Il fait un pas en arrière, me lançant un regard furieux, blessé. Il détourne les yeux et serre les poings. Mon cœur se serre, mais je ne veux pas reculer maintenant.

- Ta mère ? T'as parlé à ta mère de ça ? Adrian, c'est ma vie, d'accord ? C'est mon corps. Je ne veux pas que le lycée sache quoi que ce soit. Ils me regardent déjà comme si j'étais une bombe à retardement, je n'ai pas besoin de plus de pitié !

Sa voix se brise un peu, et je vois cette fragilité en lui, cette peur qui ne le quitte jamais vraiment. Mais je ne peux pas me taire. Je ne peux pas le laisser se mettre en danger comme ça.

Je prends une inspiration, m'efforçant de garder mon calme malgré la tempête en moi.

- Ce n'est pas une question de pitié, Lyan. C'est une question de sécurité. Et si tu t'effondrais en plein cours ? Et si quelque chose de grave arrivait parce que tu refuses d'admettre que tu as besoin de te ménager ?

Il me fixe avec des yeux pleins de colère et de douleur, et pendant une seconde, je regrette mes mots. J'ai l'impression de le pousser trop loin, mais je ne sais pas comment lui faire comprendre l'ampleur de mes craintes.

Il finit par détourner les yeux, la mâchoire serrée, avant de murmurer, la voix tremblante :

- J'en ai assez de cette peur, Adrian. Tu ne comprends pas ? Je veux juste vivre, même si c'est pour quelques minutes, même si c'est pour me sentir moi-même. J'ai l'impression que plus personne ne me voit comme je suis. C'est soit de la pitié, soit de la peur. Je n'en peux plus...

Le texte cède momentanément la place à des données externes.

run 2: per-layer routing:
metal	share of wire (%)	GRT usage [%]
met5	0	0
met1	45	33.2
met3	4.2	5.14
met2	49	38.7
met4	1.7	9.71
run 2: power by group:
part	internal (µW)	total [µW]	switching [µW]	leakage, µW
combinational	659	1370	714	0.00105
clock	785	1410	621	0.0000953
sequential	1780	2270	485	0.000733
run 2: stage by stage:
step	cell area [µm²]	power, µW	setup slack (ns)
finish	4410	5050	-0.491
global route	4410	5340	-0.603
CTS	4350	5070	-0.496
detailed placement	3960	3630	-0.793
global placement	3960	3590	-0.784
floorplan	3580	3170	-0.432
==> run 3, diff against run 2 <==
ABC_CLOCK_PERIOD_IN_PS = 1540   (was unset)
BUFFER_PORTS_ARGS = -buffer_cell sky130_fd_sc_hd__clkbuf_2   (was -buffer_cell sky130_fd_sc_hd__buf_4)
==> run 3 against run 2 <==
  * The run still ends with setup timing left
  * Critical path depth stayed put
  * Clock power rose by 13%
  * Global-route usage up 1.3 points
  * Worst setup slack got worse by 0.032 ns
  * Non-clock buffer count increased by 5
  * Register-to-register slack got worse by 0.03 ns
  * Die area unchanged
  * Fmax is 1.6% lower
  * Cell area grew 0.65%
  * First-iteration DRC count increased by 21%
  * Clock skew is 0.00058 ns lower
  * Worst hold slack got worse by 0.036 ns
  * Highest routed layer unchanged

Je le regarde, et quelque chose se brise en moi. Je n'avais jamais vraiment compris ce que ça signifiait pour lui, cette envie d'échapper à l'étiquette de "malade". Il ne veut pas de notre pitié. Il veut juste... exister, vivre comme avant. Mais comment le lui permettre quand je vis moi-même dans cette peur constante ?

- Je te comprends, Lyan... mais je ne veux pas te perdre. Et je ne veux pas que tu te perdes non plus.

Il se détourne, sans un mot, et je sens qu'il y a une distance nouvelle entre nous, un gouffre que je n'arrive pas à franchir. C'est comme s'il s'éloignait déjà, et cette idée me terrifie.

Je tente de me rapprocher, de saisir sa main, mais il la retire, son visage tendu par la douleur et l'incompréhension.

Finalement, il murmure, dans un souffle, sans me regarder :

- Je ne te demande pas de comprendre, Adrian... juste de me laisser respirer.

Je reste là, immobile, à le regarder s'éloigner, le cœur lourd et la gorge serrée.

Il m'échappe, peu à peu, et je ne sais plus quoi faire pour le retenir.